The barges were observed frequently by the mate and captain from the pilothouse, both with and without binoculars, during the day and at night by using a spotlight (LaFontaine deposition, pp. 34, 40, 41; Deal deposition, p. 13). They particularly watched for a pronounced list, change in draft or other distress signal from the barges (LaFontaine deposition, p. 13). Nothing unusual was observed by either the mate or the captain or any member of the crew and in particular they did not notice that some of the hatch covers on the PONCE were off or that the PONCE’s draft had changed (LaFontaine deposition, pp. 34, 42; Brentner trial testimony). Since the barges did not appear to be in distress or in any danger throughout the voyage the tow was not stopped, nor did the tug come about to examine the barges.
During the voyage the captain and the mate made the log entries on scratch paper from which the mate would usually make the entries into the log at the end of each watch. The mate would then sign the log; however, if the captain made the entries he would sign the log. The scratch papers were then thrown overboard. This same procedure was followed by the engineer and assistant engineer in keeping the engine log (Deal deposition, p. 9; Crespo deposition, p. 5). This was the usual procedure followed aboard the CATANO.
On May 4, 1966, upon arrival in Mayaguez, Puerto Rico, the barges were brought alongside the tug and for the first time the captain noticed that the hatch covers on tanks #2 and #3 starboard and #3 port on the PONCE had been torn off (Salas deposition, p. 9; Crocco #1; Brentner #3) and were lying around the deck (LaFontaine deposition, p. 45; Ramos deposition, p. 7) along with some spilled cargo. It was also noted that the PONCE had lost approximately 2½ feet of draft at her stern and was on an even keel[7] (LaFontaine deposition, p. 49; Brentner #3).

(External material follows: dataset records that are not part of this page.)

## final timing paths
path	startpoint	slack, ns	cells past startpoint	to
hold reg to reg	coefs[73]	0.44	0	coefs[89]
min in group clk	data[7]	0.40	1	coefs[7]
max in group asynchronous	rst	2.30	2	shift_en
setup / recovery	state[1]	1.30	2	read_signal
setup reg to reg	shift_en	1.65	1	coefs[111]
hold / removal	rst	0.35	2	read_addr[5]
`config.mk`:
```
export PLATFORM = sky130hd
export DESIGN_NAME = l2_arbiter_flat
export DESIGN_NICKNAME = d
export VERILOG_FILES = /design/src/hw/l2_pkg.sv /design/src/hw/l2_ifs.sv /design/src/hw/l2_arbiter.sv /design/src/flat_wrapper.sv
export VERILOG_INCLUDE_DIRS = /design/src /design/src/include
export SDC_FILE = /design/constraint.sdc
export NUM_CORES = 1
export LEC_CHECK = 0
export BUFFER_PORTS_ARGS = -buffer_cell sky130_fd_sc_hd__buf_2
export CORE_AREA = 4 4 255 257
export DETAILED_ROUTE_END_ITERATION = 10
export DIE_AREA = 0 0 259 261
export PLACE_DENSITY = 0.37
export SLEW_MARGIN = 15
export SYNTH_ARGS = -nofsm -noshare
export SYNTH_HDL_FRONTEND = slang
export SYNTH_SLANG_ARGS = --single-unit
```
`constraint.sdc`:
```
create_clock -name clk -period 8.25 [get_ports clk]
set_input_delay 1.2375 -clock clk [delete_from_list [all_inputs] [get_ports clk]]
set_output_delay 1.2375 -clock clk [all_outputs]
set_load 0.02 [all_outputs]
```
`src/include/l2_params.svh`:
```
`ifndef L2_PARAMS_SVH
`define L2_PARAMS_SVH

`define L2_ADDR_W    32
`define L2_LINE_W    128
`define L2_WORD_W    64
`define L2_OFF_W     4   // Byte offset bits within a line
`define L2_LG_LINES  4
`define L2_TAG_W     (`L2_ADDR_W - `L2_LG_LINES - `L2_OFF_W)

// Queue depth per client, equal to the credits a client holds after reset
`define L2_CREDITS   2

`define L2_MEM_LAT   4

`endif

```
`src/hw/l2_pkg.sv`:
```
`include "l2_params.svh"

package l2_pkg;

   typedef logic [`L2_ADDR_W-1:0]   paddr_t;
   typedef logic [`L2_LINE_W-1:0]   line_t;
   typedef logic [`L2_WORD_W-1:0]   word_t;
   typedef logic [`L2_LG_LINES-1:0] l2_idx_t;
   typedef logic [`L2_TAG_W-1:0]    l2_tag_t;
   typedef logic [63:0]             count_t;

   // Encoding doubles as the arbiter's rotation order
   typedef enum logic [1:0] {
      CLIENT_L1I = 2'd0,
      CLIENT_L1D = 2'd1,
      CLIENT_MMU = 2'd2
   } client_t;

   typedef enum logic {
      OP_READ  = 1'b0,
      OP_WRITE = 1'b1
   } l2_op_t;

   typedef enum logic [2:0] {
      FLUSH_IDLE       = 3'd0,
      WAIT_FOR_L1D_L1I = 3'd1,
      GOT_L1D          = 3'd2,
      GOT_L1I          = 3'd3,
      FLUSH_L2         = 3'd4
   } flush_state_t;

   typedef enum logic [2:0] {
      IDLE       = 3'd0,
      LOOKUP     = 3'd1,
      WRITEBACK  = 3'd2,
      REFILL     = 3'd3,
      RESPOND    = 3'd4,
      FLUSH_WALK = 3'd5
   } l2_state_t;

endpackage

```
`src/hw/l2_ifs.sv`:
```
`timescale 1ns/100ps

// Head of one client queue as seen by the arbiter
interface client_req_if;
   import l2_pkg::*;

   logic   valid;   // Queue not empty
   l2_op_t op;
   paddr_t addr;
   line_t  data;
   logic   pop;     // Head granted this cycle

   modport queue (output valid, op, addr, data, input pop);
   modport arb (input valid, op, addr, data, output pop);
endinterface

// Granted request into the shared L2
interface l2_req_if;
   import l2_pkg::*;

   logic    valid;
   client_t client;
   l2_op_t  op;
   paddr_t  addr;
   line_t   data;
   logic    busy;

   modport arb (output valid, client, op, addr, data, input busy);
   modport cache (input valid, client, op, addr, data, output busy);
endinterface

```
`src/hw/l2_arbiter.sv`:
```
`timescale 1ns/100ps

module l2_arbiter
(
   input  logic      clk,
   input  logic      reset,
   input  logic      in_flush_mode,
   client_req_if.arb l1i,
   client_req_if.arb l1d,
   client_req_if.arb mmu,
   l2_req_if.arb     l2
);
   import l2_pkg::*;

   client_t    last_grant;
   client_t    pick;
   logic [2:0] pending;
   logic       any;
   logic       grant;

   assign pending = {mmu.valid, l1d.valid, l1i.valid};   // Indexed by client_t

   // First non-empty queue after the last one served
   always_comb
   begin
      pick = last_grant;
      any  = 1'b0;
      for (int i = 1; i <= 3; i++)
      begin
         if (!any && pending[(int'(last_grant) + i) % 3])
         begin
            pick = client_t'((int'(last_grant) + i) % 3);
            any  = 1'b1;
         end
      end
   end

   assign grant = any && !l2.busy && !in_flush_mode;

   always_ff @(posedge clk)
   begin
      if (reset)
         last_grant <= CLIENT_MMU;   // L1I goes first
      else if (grant)
         last_grant <= pick;
   end

   always_comb
   begin
      case (pick)
         CLIENT_L1D:
         begin
            l2.op   = l1d.op;
            l2.addr = l1d.addr;
            l2.data = l1d.data;
         end
         CLIENT_MMU:
         begin
            l2.op   = mmu.op;
            l2.addr = mmu.addr;
            l2.data = mmu.data;
         end
         default:
         begin
            l2.op   = l1i.op;
            l2.addr = l1i.addr;
            l2.data = l1i.data;
         end
      endcase
   end

   assign l2.valid  = grant;
   assign l2.client = pick;

   assign l1i.pop = grant && (pick == CLIENT_L1I);
   assign l1d.pop = grant && (pick == CLIENT_L1D);
   assign mmu.pop = grant && (pick == CLIENT_MMU);

endmodule

```
`src/flat_wrapper.sv`:
```
// flat-port wrapper written by rule: the top's interface ports become plain ports
module l2_arbiter_flat import l2_pkg::*;
  (clk, reset, in_flush_mode, l1i_valid, l1i_op, l1i_addr, l1i_data, l1i_pop, l1d_valid, l1d_op, l1d_addr, l1d_data, l1d_pop, mmu_valid, mmu_op, mmu_addr, mmu_data, mmu_pop, l2_valid, l2_client, l2_op, l2_addr, l2_data, l2_busy);
  client_req_if l1i_i ();
  client_req_if l1d_i ();
  client_req_if mmu_i ();
  l2_req_if l2_i ();
  input  logic clk;
  input  logic reset;
  input  logic in_flush_mode;
  input wire logic [$bits(l1i_i.valid)-1:0] l1i_valid;
  input wire logic [$bits(l1i_i.op)-1:0] l1i_op;
  input wire logic [$bits(l1i_i.addr)-1:0] l1i_addr;
  input wire logic [$bits(l1i_i.data)-1:0] l1i_data;
  output wire logic [$bits(l1i_i.pop)-1:0] l1i_pop;
  input wire logic [$bits(l1d_i.valid)-1:0] l1d_valid;
  input wire logic [$bits(l1d_i.op)-1:0] l1d_op;
  input wire logic [$bits(l1d_i.addr)-1:0] l1d_addr;
  input wire logic [$bits(l1d_i.data)-1:0] l1d_data;
  output wire logic [$bits(l1d_i.pop)-1:0] l1d_pop;
  input wire logic [$bits(mmu_i.valid)-1:0] mmu_valid;
  input wire logic [$bits(mmu_i.op)-1:0] mmu_op;
  input wire logic [$bits(mmu_i.addr)-1:0] mmu_addr;
  input wire logic [$bits(mmu_i.data)-1:0] mmu_data;
  output wire logic [$bits(mmu_i.pop)-1:0] mmu_pop;
  output wire logic [$bits(l2_i.valid)-1:0] l2_valid;
  output wire logic [$bits(l2_i.client)-1:0] l2_client;
  output wire logic [$bits(l2_i.op)-1:0] l2_op;
  output wire logic [$bits(l2_i.addr)-1:0] l2_addr;
  output wire logic [$bits(l2_i.data)-1:0] l2_data;
  input wire logic [$bits(l2_i.busy)-1:0] l2_busy;
  assign l1i_i.valid = l1i_valid;
  assign l1i_i.op = l1i_op;
  assign l1i_i.addr = l1i_addr;
  assign l1i_i.data = l1i_data;
  assign l1i_pop = l1i_i.pop;
  assign l1d_i.valid = l1d_valid;
  assign l1d_i.op = l1d_op;
  assign l1d_i.addr = l1d_addr;
  assign l1d_i.data = l1d_data;
  assign l1d_pop = l1d_i.pop;
  assign mmu_i.valid = mmu_valid;
  assign mmu_i.op = mmu_op;
  assign mmu_i.addr = mmu_addr;
  assign mmu_i.data = mmu_data;
  assign mmu_pop = mmu_i.pop;
  assign l2_valid = l2_i.valid;
  assign l2_client = l2_i.client;
  assign l2_op = l2_i.op;
  assign l2_addr = l2_i.addr;
  assign l2_data = l2_i.data;
  assign l2_i.busy = l2_busy;
  l2_arbiter u_core (.clk(clk), .reset(reset), .in_flush_mode(in_flush_mode), .l1i(l1i_i), .l1d(l1d_i), .mmu(mmu_i), .l2(l2_i));
endmodule
```
# Word level (Yosys, flattened, before mapping)
# Cells that the tools add are included.
[totals] reg_bits=2 inputBits=490 out_inout_bits=167
[classes] order_cmp=3 eq_ne=2 addsub=3 div=3 mux=18 reduce_logical=12
[ops] op="128-bit one-hot mux with 2 select lines" n=1
[ops] op="32-bit by 4-bit < comparator with 1-bit output (second input constant)" n=3
[ops] op="32-bit by 3-bit modulo with 32-bit output (second input constant)" n=3
[ops] op="32-bit one-hot mux with 2 select lines" n=1
[ops] op="1-bit 2-to-1 mux" n=9
[ops] op="1-bit logical AND" n=7
[ops] op="2-bit by 2-bit adder with 3-bit output (second input constant)" n=2
[ops] op="1-bit binary-select mux with 2-bit select" n=3
[ops] op="2-bit 2-to-1 mux" n=3
[ops] op="1-bit zero test" n=4
[ops] op="2-bit by 1-bit adder with 3-bit output (second input constant)" n=1
[ops] op="2-bit by 1-bit == test with 1-bit output (second input constant)" n=1
[ops] op="2-bit == test (second input constant)" n=1
[ops] op="2-bit zero test" n=1
[ops] op="1-bit one-hot mux with 2 select lines" n=1

# Depth between registers and ports, before layout
[depth] word_depth=15 ltp_mapped=14 depth_no_buf=10

# Least setup slack after synthesis
# No wires, ideal clock.
[synth_timing] path_type="input to output" startpoint="input port l1d_valid" endpoint="output port l2_data[100]" cell_stages=12 arrival_ps=3739 setup_slack_ps=3273 path_cell_list="buf_4 mux2i_1 nor2_1 a211oi_1 a211oi_1 nor2_1 ha_1 clkbuf_1 clkbuf_1 clkbuf_1 a22oi_1 a21oi_1"
[synth_between] elab_chain_cells=12 word_cells_on_any_way=21
[synth_lines] element="start, declared" line_no="flat_wrapper.sv:16" rtl="input wire logic [$bits(l1d_i.valid)-1:0] l1d_valid;"
[synth_lines] element="1-bit binary-select mux with 2-bit select" line_no="l2_arbiter.sv:30" rtl="if (!any && pending[(int'(last_grant) + i) % 3])"
[synth_lines] element="1-bit 2-to-1 mux (not written as such) (2 in series)" line_no="l2_arbiter.sv:30"
[synth_lines] element="1-bit 2-to-1 mux" line_no="l2_arbiter.sv:30"
[synth_lines] element="1-bit zero test" line_no="l2_arbiter.sv:30"
[synth_lines] element="1-bit logical AND" line_no="l2_arbiter.sv:30"
[synth_lines] element="1-bit 2-to-1 mux" line_no="l2_arbiter.sv:30"
[synth_lines] element="1-bit zero test" line_no="l2_arbiter.sv:30"
[synth_lines] element="1-bit logical AND" line_no="l2_arbiter.sv:30"
[synth_lines] element="2-bit 2-to-1 mux (*)" line_no="l2_arbiter.sv:30"
[synth_lines] element="net l2_client[0]" line_no="flat_wrapper.sv:27" rtl="output wire logic [$bits(l2_i.client)-1:0] l2_client;"
[synth_lines] element="2-bit == test / 2-bit by 1-bit == test with 1-bit output (equally long branches)" line_no="l2_arbiter.sv:50" rtl="case (pick)"
[synth_lines] element="128-bit one-hot mux with 2 select lines (*)" line_no="l2_arbiter.sv:50"
[synth_lines] element="end, declared" line_no="flat_wrapper.sv:30" rtl="output wire logic [$bits(l2_i.data)-1:0] l2_data;"
# The timed path passes the listed nets; every way through them passes the cells marked *. The select of a mux whose other input is x is not followed.

# Worst setup path after layout
[layout_timing] startpoint="input port l1i_valid" endpoint="output port l2_data[59]"
[layout_between] elab_chain_cells=12 word_cells_on_any_way=21
[layout_lines] element="start, declared" line_no="flat_wrapper.sv:11" rtl="input wire logic [$bits(l1i_i.valid)-1:0] l1i_valid;"
[layout_lines] element="1-bit binary-select mux with 2-bit select" line_no="l2_arbiter.sv:30"
[layout_lines] element="1-bit 2-to-1 mux (not written as such) (2 in series)" line_no="l2_arbiter.sv:30"
[layout_lines] element="1-bit 2-to-1 mux" line_no="l2_arbiter.sv:30"
[layout_lines] element="1-bit zero test" line_no="l2_arbiter.sv:30"
[layout_lines] element="1-bit logical AND" line_no="l2_arbiter.sv:30"
[layout_lines] element="1-bit 2-to-1 mux" line_no="l2_arbiter.sv:30"
[layout_lines] element="1-bit zero test" line_no="l2_arbiter.sv:30"
[layout_lines] element="1-bit logical AND" line_no="l2_arbiter.sv:30"
[layout_lines] element="2-bit 2-to-1 mux (*)" line_no="l2_arbiter.sv:30"
[layout_lines] element="2-bit == test / 2-bit by 1-bit == test with 1-bit output (equally long branches)" line_no="l2_arbiter.sv:50"
[layout_lines] element="128-bit one-hot mux with 2 select lines (*)" line_no="l2_arbiter.sv:50"
# Mark *: on every way between the ends. The rest lies on a longest branch, timed or not. The select of a mux whose other input is x is not followed.

==> results.json <==
{
  "setup_tns_ns": 0,
  "yosysSeqAreaShare": 0.01202,
  "crit_path_start_kind": "primary input",
  "hp-class": "reg2reg",
  "clk_pin_slew_worst_paths_ns": 0.03,
  "drt_iter0_markers": 473,
  "nNetsFinal": 1703,
  "hold_viol": 0,
  "finClkSkew_ns": 0.0002984,
  "grt_max_degree": 95,
  "synth_ff_type": "dfxtp_1",
  "cts_tree": "built",
  "die_y_um": 261,
  "grt_overflow": 0,
  "areaGrowthSynthToFinish_pct": 128.9,
  "final_antenna_net_count": 0,
  "rsz0062_at_grt": "no",
  "path_class": "in2out",
  "max-slew-margin-rel": 0.3165,
  "syn_area_um2": 3331,
  "cts-hold-fix-buffers": 0,
  "routed_wl_um": 30630,
  "post_cts_buffers": 0,
  "antenna_found_initial": 10,
  "viasPerCell": 3.470,
  "core_um2": 62740,
  "vdd_drop_max_mv": 0.1159,
  "fmax_ghz": 0.1784,
  "insertion_delay_ns": 0.22,
  "period_minus_slack_ns": 5.607,
  "cts_max_path_buffers": 2,
  "avgSynthCellArea_um2": 5.442,
  "portBuffers": 656,
  "regMostFlops": "u_core.last_grant",
  "dr_total_vias": 7131,
  "drv_cap": 0,
  "largest_register_ffs": 2,
  "cp.required_ns": 7.01,
  "gp_congestion": 0.9199,
  "endpoint_kind": "output pin",
  "finalNonFillerCells": 2055,
  "tightestPinTransition_ns": 1.025,
  "cts_resized": 0,
  "ys_ff_latch": 2,
  "num_rows": 92,
  "p_leak_nw": 3.683,
  "grt_usage": 0.07848,
  "drive_above_1_share": 0.5663,
  "holdWs_ns": 0.5400,
  "setup_violations": 0,
  "fin_crit_sh": 0.6796,
  "dieArea_um2": 67600,
  "synth-async-reset-ratio": 0,
  "syn_inst": 612,
  "syn-num-nets": 1107,
  "status": "completed",
  "clock-root-buffer": "clkbuf_16",
  "crit_path_max_fanout": 94,
  "drv_slew": 0,
  "wl_per_cell_um": 14.91,
  "register_area_um2": 40.04,
  "start_util": 0.05309,
  "nFillCells": 7404,
  "grt_first_pass_wirelength_um": 41090,
  "dpl.cell_count": 2049,
  "cts_buffers": 3,
  "clock-sinks": 2,
  "ios": 657,
  "drc": 0,
  "fin_total_pwr_w": 0.002317,
  "synth_cell_types": 34,
  "ys_warn_count": 0,
  "p_per_area_nw_per_um2": 303.9,
  "firstDrtPassIters": 5,
  "die_w_um": 259,
  "synth_edf_count": 0,
  "dp_hpwl_um": 26150,
  "reg_top3": "u_core.last_grant x2",
  "grt_pass1_vias": 6867,
  "multi_input_area_um2": 3028,
  "htreeDepth": 1,
  "arrival_ns": 4.37
}
[cells by family (layout without fill, tap and decap cells)]
family | Yosys count | after routing | share of synthesized area
flops | 2 | 2 | 0.01202
simple gates | 185 | 185 | 0.2258
buf+inv | 79 | 673 | 0.09016
mux | 1 | 1 | 0.003005
compound gates | 339 | 339 | 0.6469
fa+ha+maj | 6 | 6 | 0.02216
other cells | 0 | 3 | 0
[area by class of cell]
class | count | area share
well taps | 846 | 0.1388
clock buffers | 3 | 0.009847
inverters | 3 | 0.001477
repair buffers | 667 | 0.4464
diodes | 3 | 0.0009847
flip-flops and latches | 2 | 0.005252
multi-input cells | 531 | 0.3972
[worst paths after layout]
path                                     startpoint                           endpoint  slack (ns)  cells past startpoint
setup / recovery                          l1i_valid                        l2_data[59]        2.64                     11
hold / removal    u_core.last_grant[0]$_SDFFE_PP0P_  u_core.last_grant[0]$_SDFFE_PP0P_        0.54                      2
setup reg to reg  u_core.last_grant[0]$_SDFFE_PP0P_  u_core.last_grant[0]$_SDFFE_PP0P_        6.10                      7
hold reg to reg   u_core.last_grant[0]$_SDFFE_PP0P_  u_core.last_grant[0]$_SDFFE_PP0P_        0.54                      2
[critical path, stage by stage]
cell      delay [ns]
buf_2           0.15
nand2b_1        0.12
a21oi_1         0.07
a211oi_1        0.32
a211oi_1        0.17
or2_2           0.36
ha_4            0.94
buf_12          0.38
nor2_1          0.11
a21oi_1         0.17
buf_2           0.20
[stage by stage]
step                utilization  instance area (um2)  setup WS (ns)
global route             0.1214                 7616          2.344
global placement         0.1202                 7541          2.570
finish                   0.1215                 7624          2.643
floorplan                     -                 3331          3.273
detailed placement       0.1202                 7541          2.584
CTS                      0.1214                 7616          2.575
[report_power, final]
part	internal, W	switching, W
Clock	0.0000617	0.0000113
Sequential	0.0000106	0.000000740
Combinational	0.000740	0.00149
[Yosys cell counts (all sizes together) (2+ instances only)]
cell type / n / area (um2)
a211oi: 4 / 42.54
a21oi: 164 / 820.8
a22oi: 161 / 1209
and2: 3 / 22.52
buf: 11 / 45.05
clkbuf: 65 / 244.0
dfxtp: 2 / 40.04
ha: 5 / 62.56
inv: 3 / 11.26
nand2: 3 / 11.26
nand2b: 2 / 12.51
nor2: 166 / 625.6
nor2b: 3 / 18.77
nor3b: 2 / 15.01
o21ai: 2 / 10.01
[metal layers]
| layer | vias up | track usage | share of wire | routed length (um) |
|---|---|---|---|---|
| li1 | 3492 | - | - | - |
| met1 | 3141 | 0.08946 | 0.37 | 11250 |
| met2 | 461 | 0.1477 | 0.51 | 15630 |
| met3 | 33 | 0.02050 | 0.10 | 3149 |
| met4 | 4 | 0.01589 | 0.019 | 573 |
| met5 | - | 0 | 0.00088 | 27 |
[placed cells by master (no fill, tap or decap), types with 2 or more instances in the layout]
master     Yosys  layout
ha_4           0       3
nor2b_1        3       3
buf_2          0     656
a22oi_1      161     161
diode_2        0       3
inv_1          3       3
nand2_1        3       3
nand2b_1       2       2
nor3b_1        2       2
a21oi_1      164     164
ha_1           5       2
nor2_1       165     165
o21ai_0        2       2
buf_4          1       8
clkbuf_16      0       3
dfxtp_1        2       2
buf_12         0       3
and2_2         3       3
a211oi_1       3       3
No activity file was read; power rests on OpenSTA's default activity.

Captain LaFontaine appeared before a notary public in Puerto Rico on May 6, 1966 and entered a Marine Note of Protest in which he stated that during the voyage boisterous winds and weather were encountered to such an extent that it was necessary to reduce speed to prevent damage to the tug, barges and cargo, and that fearing damage from weather conditions the note of protest was so entered (Martin #5).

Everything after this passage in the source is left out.